Existen libros que ocupan en la historiografía literaria un lugar señero. Uno de ellos indiscutiblemente es Isidoro Máiquez y el teatro de su tiempo, de don Emilio Cotarelo y Mori. Ha pasado un siglo desde su publicación pero continúa siendo una obra de referencia, tan necesaria como discutida, sobre uno de los actores míticos de la historia del teatro español cuya sombra gravitó indeleble sobre el teatro decimonónico y aun después.
Valía la pena por lo tanto hacer el gran esfuerzo editorial que supone reeditar esta obra, que roza en la edición que comentamos las 800 páginas, tanto por su temática como por la manera en que fue abordada por el estudioso.
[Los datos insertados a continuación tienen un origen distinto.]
===== config.mk =====
export PLATFORM = sky130hd
export DESIGN_NAME = x_mux_trigger
export DESIGN_NICKNAME = d
export VERILOG_FILES = /design/src/rtl/x_mux_trigger_pkg.sv /design/src/rtl/x_mux_trigger_sample.sv /design/src/rtl/x_mux_trigger.sv
export SDC_FILE = /design/constraint.sdc
export NUM_CORES = 1
export LEC_CHECK = 0
export ABC_AREA = 1
export BUFFER_PORTS_ARGS = -buffer_cell sky130_fd_sc_hd__buf_2
export CAP_MARGIN = 0
export CORE_MARGIN = 2
export CORE_UTILIZATION = 50
export CTS_CLUSTER_DIAMETER = 120
export CTS_CLUSTER_SIZE = 20
export DETAILED_ROUTE_END_ITERATION = 10
export GPL_TIMING_DRIVEN = 1
export HOLD_SLACK_MARGIN = 0.1
export PLACE_DENSITY_LB_ADDON = 0.05
export SLEW_MARGIN = 30
export SYNTH_ARGS = -nofsm -noshare
export SYNTH_HDL_FRONTEND = slang
export SYNTH_SLANG_ARGS = --single-unit

===== constraint.sdc =====
create_clock -name i_clk -period 1.5 [get_ports i_clk]
set_clock_uncertainty 0.15 [all_clocks]
set_input_delay 0.225 -clock i_clk [delete_from_list [all_inputs] [get_ports i_clk]]
set_output_delay 0.225 -clock i_clk [all_outputs]
set_load 0.1 [all_outputs]
File: config.mk
export PLATFORM = sky130hd
export DESIGN_NAME = mdd_seq_unit
export DESIGN_NICKNAME = d
export VERILOG_FILES = /design/src/rtl/mdd_pkg.sv /design/src/rtl/mdd_iter_core.sv /design/src/rtl/mdd_seq_unit.sv
export SDC_FILE = /design/constraint.sdc
export NUM_CORES = 1
export LEC_CHECK = 0
export ABC_AREA = 1
export ABC_CLOCK_PERIOD_IN_PS = 3420
export CORE_ASPECT_RATIO = 0.7
export CORE_MARGIN = 1
export CORE_UTILIZATION = 55
export CTS_BUF_LIST = sky130_fd_sc_hd__clkbuf_4 sky130_fd_sc_hd__clkbuf_8
export CTS_CLUSTER_DIAMETER = 200
export DETAILED_ROUTE_END_ITERATION = 8
export DONT_BUFFER_PORTS = 1
export PLACE_DENSITY = 0.67
export SLEW_MARGIN = 10
export SYNTH_ARGS = -nofsm -noshare
export SYNTH_HDL_FRONTEND = slang
export SYNTH_SLANG_ARGS = --single-unit
File: constraint.sdc
create_clock -name clk -period 3.42 [get_ports clk]
set_clock_uncertainty 0.05 [all_clocks]
set_input_delay 0.513 -clock clk [delete_from_list [all_inputs] [get_ports clk]]
set_output_delay 0.513 -clock clk [all_outputs]
set_load 0.01 [all_outputs]
===== src/rtl/mem_access.sv =====
// rtl/mem_access.sv - RV32I memory-access stage: classify, lane-align, request/ack, load extract
module mem_access #(
    parameter int unsigned TIMEOUT = 255
) (
    input  logic        clk,
    input  logic        reset,
    input  logic        start_i,
    input  logic [31:0] ir_i,
    input  logic [31:0] addr_i,
    input  logic [31:0] store_data_i,
    output logic        dmem_req_o,
    output logic        dmem_we_o,
    output logic [31:0] dmem_addr_o,
    output logic [3:0]  dmem_be_o,
    output logic [31:0] dmem_wdata_o,
    input  logic [31:0] dmem_rdata_i,
    input  logic        dmem_ack_i,
    output logic [31:0] mem_o,
    output logic        done_o,
    output logic        busy_o,
    output logic [1:0]  fault_o
);

    localparam logic [6:0] OP_LOAD  = 7'b0000011;
    localparam logic [6:0] OP_STORE = 7'b0100011;
    localparam logic [7:0] CNT_LAST = 8'(TIMEOUT - 1);

    localparam logic [1:0] FAULT_NONE  = 2'b00;
    localparam logic [1:0] FAULT_ALIGN = 2'b01;
    localparam logic [1:0] FAULT_F3    = 2'b10;
    localparam logic [1:0] FAULT_TMO   = 2'b11;

    typedef enum logic [1:0] {
        S_IDLE,
        S_REQ,
        S_DONE
    } state_t;

    state_t      state, state_next;

    logic        is_load_q, is_store_q;
    logic [2:0]  f3_q;
    logic [31:0] addr_q;
    logic [31:0] sdata_q;
    logic [7:0]  cnt;
    logic [1:0]  fault_q;
    logic [31:0] mem_q;

    logic        in_load, in_store, in_f3_legal, in_aligned, in_go_req;
    logic [1:0]  in_fault;
    logic        accept, timeout_hit;
    logic [31:0] load_value;
    logic [31:0] rdata_sh;
    logic [3:0]  lane_be;
    logic [31:0] lane_wdata;

    // Only the opcode and funct3 fields of the instruction matter here.
    logic unused_ir;
    assign unused_ir = ^{ir_i[31:15], ir_i[11:7]};

    assign accept      = (state == S_IDLE) && start_i;
    assign timeout_hit = (cnt == CNT_LAST);

    // Classify the incoming instruction: legality of funct3 and address alignment.
    always_comb begin
        in_load     = (ir_i[6:0] == OP_LOAD);
        in_store    = (ir_i[6:0] == OP_STORE);
        in_f3_legal = 1'b0;
        in_aligned  = 1'b0;
        in_fault    = FAULT_NONE;
        if (in_load) begin
            in_f3_legal = (ir_i[14:12] inside {3'b000, 3'b001, 3'b010, 3'b100, 3'b101});
        end else if (in_store) begin
            in_f3_legal = (ir_i[14:12] inside {3'b000, 3'b001, 3'b010});
        end
        case (ir_i[13:12])
            2'b00:   in_aligned = 1'b1;
            2'b01:   in_aligned = ~addr_i[0];
            2'b10:   in_aligned = (addr_i[1:0] == 2'b00);
            default: in_aligned = 1'b0;
        endcase
        if (in_load || in_store) begin
            if (!in_f3_legal) begin
                in_fault = FAULT_F3;
            end else if (!in_aligned) begin
                in_fault = FAULT_ALIGN;
            end
        end
        in_go_req = (in_load || in_store) && in_f3_legal && in_aligned;
    end

    // Next-state logic for the IDLE -> (REQ) -> DONE -> IDLE sequence.
    always_comb begin
        state_next = state;
        case (state)
            S_IDLE: begin
                if (start_i) begin
                    state_next = in_go_req ? S_REQ : S_DONE;
                end
            end
            S_REQ: begin
                if (dmem_ack_i || timeout_hit) begin
                    state_next = S_DONE;
                end
            end
            S_DONE:  state_next = S_IDLE;
            default: state_next = S_IDLE;
        endcase
    end

    // State register.
    always_ff @(posedge clk) begin
        if (!reset) begin
            state <= S_IDLE;
        end else begin
            state <= state_next;
        end
    end

    // Capture the instruction context at start so execute may move on.
    always_ff @(posedge clk) begin
        if (!reset) begin
            is_load_q  <= 1'b0;
            is_store_q <= 1'b0;
            f3_q       <= 3'b000;
            addr_q     <= 32'h0;
            sdata_q    <= 32'h0;
        end else if (accept) begin
            is_load_q  <= in_load;
            is_store_q <= in_store;
            f3_q       <= ir_i[14:12];
            addr_q     <= addr_i;
            sdata_q    <= store_data_i;
        end
    end

    // Wait-cycle counter: cleared at start, counts each cycle spent in REQ.
    always_ff @(posedge clk) begin
        if (!reset) begin
            cnt <= 8'h0;
        end else if (accept) begin
            cnt <= 8'h0;
        end else if (state == S_REQ) begin
            cnt <= cnt + 8'h1;
        end
    end

    // Fault status: set at every start, overridden by a timeout; ack beats timeout.
    always_ff @(posedge clk) begin
        if (!reset) begin
            fault_q <= FAULT_NONE;
        end else if (accept) begin
            fault_q <= in_fault;
        end else if (state == S_REQ && !dmem_ack_i && timeout_hit) begin
            fault_q <= FAULT_TMO;
        end
    end

    // Load result register: only a completed load updates it.
    always_ff @(posedge clk) begin
        if (!reset) begin
            mem_q <= 32'h0;
        end else if (state == S_REQ && dmem_ack_i && is_load_q) begin
            mem_q <= load_value;
        end
    end

    // Byte-lane placement of store data and byte enables.
    always_comb begin
        lane_be    = 4'b1111;
        lane_wdata = 32'h0;
        if (is_store_q) begin
            case (f3_q[1:0])
                2'b00: begin
                    lane_be    = 4'b0001 << addr_q[1:0];
                    lane_wdata = {4{sdata_q[7:0]}};
                end
                2'b01: begin
                    lane_be    = 4'b0011 << addr_q[1:0];
                    lane_wdata = {2{sdata_q[15:0]}};
                end
                default: begin
                    lane_be    = 4'b1111;
                    lane_wdata = sdata_q;
                end
            endcase
        end
    end

    // Shift the addressed bytes down to bit 0 and extend per funct3.
    always_comb begin
        rdata_sh = dmem_rdata_i >> {addr_q[1:0], 3'b000};
        case (f3_q)
            3'b000:  load_value = {{24{rdata_sh[7]}}, rdata_sh[7:0]};
            3'b100:  load_value = {24'h0, rdata_sh[7:0]};
            3'b001:  load_value = {{16{rdata_sh[15]}}, rdata_sh[15:0]};
            3'b101:  load_value = {16'h0, rdata_sh[15:0]};
            default: load_value = dmem_rdata_i;
        endcase
    end

    // Memory-side outputs are driven only while a request is outstanding.
    always_comb begin
        dmem_req_o   = (state == S_REQ);
        dmem_we_o    = dmem_req_o && is_store_q;
        dmem_addr_o  = dmem_req_o ? {addr_q[31:2], 2'b00} : 32'h0;
        dmem_be_o    = dmem_req_o ? lane_be : 4'b0000;
        dmem_wdata_o = dmem_req_o ? lane_wdata : 32'h0;
        done_o       = (state == S_DONE);
        busy_o       = (state != S_IDLE);
        mem_o        = mem_q;
        fault_o      = fault_q;
    end

endmodule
Y le llega al lector, además, presentada por quien sin duda conoce actualmente mejor la problemática de los actores españoles en aquel periodo, Joaquín Álvarez Barrientos, que ya puso su pluma al servicio de la recuperación de otros dos libros de Emilio Cotarelo sobre las actrices Ladvenant y La Tirana no hace mucho.1 Su libro sobre Máiquez, en realidad, lo concibió como la tercera parte de una serie de las que las biografías de las actrices citadas serían la primera y segunda, que completaría todavía más y mejor su monografía Ensayo biográfico y bibliográfico de D. Ramón de la Cruz.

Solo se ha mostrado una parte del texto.